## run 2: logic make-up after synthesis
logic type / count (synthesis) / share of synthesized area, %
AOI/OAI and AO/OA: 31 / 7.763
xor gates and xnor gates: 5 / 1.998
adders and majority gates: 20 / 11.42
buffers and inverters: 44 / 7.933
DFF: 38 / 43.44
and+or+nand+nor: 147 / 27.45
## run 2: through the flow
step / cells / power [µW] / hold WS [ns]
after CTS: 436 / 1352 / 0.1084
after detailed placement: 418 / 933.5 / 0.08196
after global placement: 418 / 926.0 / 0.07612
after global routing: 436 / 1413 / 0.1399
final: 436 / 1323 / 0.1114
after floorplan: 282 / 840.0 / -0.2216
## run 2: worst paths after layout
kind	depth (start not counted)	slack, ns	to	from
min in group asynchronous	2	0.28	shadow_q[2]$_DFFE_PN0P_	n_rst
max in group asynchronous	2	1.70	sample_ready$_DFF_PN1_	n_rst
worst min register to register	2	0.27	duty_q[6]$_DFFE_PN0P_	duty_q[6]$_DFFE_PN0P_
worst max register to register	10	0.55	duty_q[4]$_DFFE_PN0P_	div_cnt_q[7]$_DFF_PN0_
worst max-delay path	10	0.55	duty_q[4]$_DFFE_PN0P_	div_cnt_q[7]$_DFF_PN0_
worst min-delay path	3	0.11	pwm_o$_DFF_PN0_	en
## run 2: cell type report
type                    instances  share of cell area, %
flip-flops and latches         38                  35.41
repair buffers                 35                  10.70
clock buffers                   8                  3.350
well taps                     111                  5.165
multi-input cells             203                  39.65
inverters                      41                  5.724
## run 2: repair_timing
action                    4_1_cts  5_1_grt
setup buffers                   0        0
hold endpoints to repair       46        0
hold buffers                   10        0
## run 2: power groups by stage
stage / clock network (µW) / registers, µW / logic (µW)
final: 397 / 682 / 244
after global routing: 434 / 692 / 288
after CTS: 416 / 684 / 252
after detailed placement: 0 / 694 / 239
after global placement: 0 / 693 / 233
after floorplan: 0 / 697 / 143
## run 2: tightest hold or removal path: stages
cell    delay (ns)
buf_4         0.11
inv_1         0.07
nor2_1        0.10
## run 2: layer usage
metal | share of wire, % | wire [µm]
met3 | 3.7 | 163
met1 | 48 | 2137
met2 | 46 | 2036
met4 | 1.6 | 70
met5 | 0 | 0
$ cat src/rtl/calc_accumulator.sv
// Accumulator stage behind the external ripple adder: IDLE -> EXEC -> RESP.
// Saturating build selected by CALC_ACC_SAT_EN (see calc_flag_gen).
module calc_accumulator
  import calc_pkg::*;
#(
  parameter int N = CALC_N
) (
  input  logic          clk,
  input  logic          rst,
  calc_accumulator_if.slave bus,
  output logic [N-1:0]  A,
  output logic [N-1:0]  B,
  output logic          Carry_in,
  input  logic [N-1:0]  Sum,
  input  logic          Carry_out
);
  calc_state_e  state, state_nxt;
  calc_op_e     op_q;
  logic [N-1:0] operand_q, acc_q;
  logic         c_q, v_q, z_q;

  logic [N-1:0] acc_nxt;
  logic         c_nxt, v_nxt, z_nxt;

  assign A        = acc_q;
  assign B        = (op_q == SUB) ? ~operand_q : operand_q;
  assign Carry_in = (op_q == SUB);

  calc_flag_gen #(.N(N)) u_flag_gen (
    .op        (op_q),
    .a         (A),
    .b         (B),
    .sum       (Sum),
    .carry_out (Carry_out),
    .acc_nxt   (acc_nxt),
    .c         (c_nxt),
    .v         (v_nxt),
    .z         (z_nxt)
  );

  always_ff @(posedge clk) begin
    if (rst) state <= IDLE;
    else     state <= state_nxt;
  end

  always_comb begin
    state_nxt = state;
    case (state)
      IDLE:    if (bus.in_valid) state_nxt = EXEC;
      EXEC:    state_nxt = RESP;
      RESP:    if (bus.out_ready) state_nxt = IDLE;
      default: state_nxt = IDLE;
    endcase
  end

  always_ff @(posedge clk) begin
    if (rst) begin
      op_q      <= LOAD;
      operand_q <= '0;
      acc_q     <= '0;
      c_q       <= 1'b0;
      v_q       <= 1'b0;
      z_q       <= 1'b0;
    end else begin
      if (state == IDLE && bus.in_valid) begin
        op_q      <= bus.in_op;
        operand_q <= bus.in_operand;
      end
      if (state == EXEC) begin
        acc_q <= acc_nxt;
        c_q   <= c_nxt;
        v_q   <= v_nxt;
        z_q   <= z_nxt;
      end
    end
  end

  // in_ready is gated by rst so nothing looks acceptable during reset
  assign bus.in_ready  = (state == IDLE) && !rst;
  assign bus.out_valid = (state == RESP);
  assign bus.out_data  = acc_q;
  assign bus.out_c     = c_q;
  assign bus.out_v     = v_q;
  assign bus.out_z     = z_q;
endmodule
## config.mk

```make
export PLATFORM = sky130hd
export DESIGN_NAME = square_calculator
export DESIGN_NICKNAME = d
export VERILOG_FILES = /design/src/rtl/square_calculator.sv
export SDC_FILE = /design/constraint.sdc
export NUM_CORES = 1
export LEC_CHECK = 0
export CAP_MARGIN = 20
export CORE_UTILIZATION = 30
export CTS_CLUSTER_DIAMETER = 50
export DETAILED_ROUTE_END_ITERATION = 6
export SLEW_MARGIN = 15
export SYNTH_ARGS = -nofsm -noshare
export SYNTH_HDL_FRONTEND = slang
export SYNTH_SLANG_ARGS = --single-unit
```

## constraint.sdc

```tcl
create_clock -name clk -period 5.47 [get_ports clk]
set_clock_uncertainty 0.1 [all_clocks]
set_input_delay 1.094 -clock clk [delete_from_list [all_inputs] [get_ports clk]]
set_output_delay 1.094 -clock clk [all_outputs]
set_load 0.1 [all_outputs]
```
....
Among the entries above, find the line with "after detailed placement: 0 / 694 / 239" and the line with "met3 | 3.7 | 163"; give again exactly these two lines and all lines between them.

▶ [Written response]
after detailed placement: 0 / 694 / 239
after global placement: 0 / 693 / 233
after floorplan: 0 / 697 / 143
## run 2: tightest hold or removal path: stages
cell    delay (ns)
buf_4         0.11
inv_1         0.07
nor2_1        0.10
## run 2: layer usage
metal | share of wire, % | wire [µm]
met3 | 3.7 | 163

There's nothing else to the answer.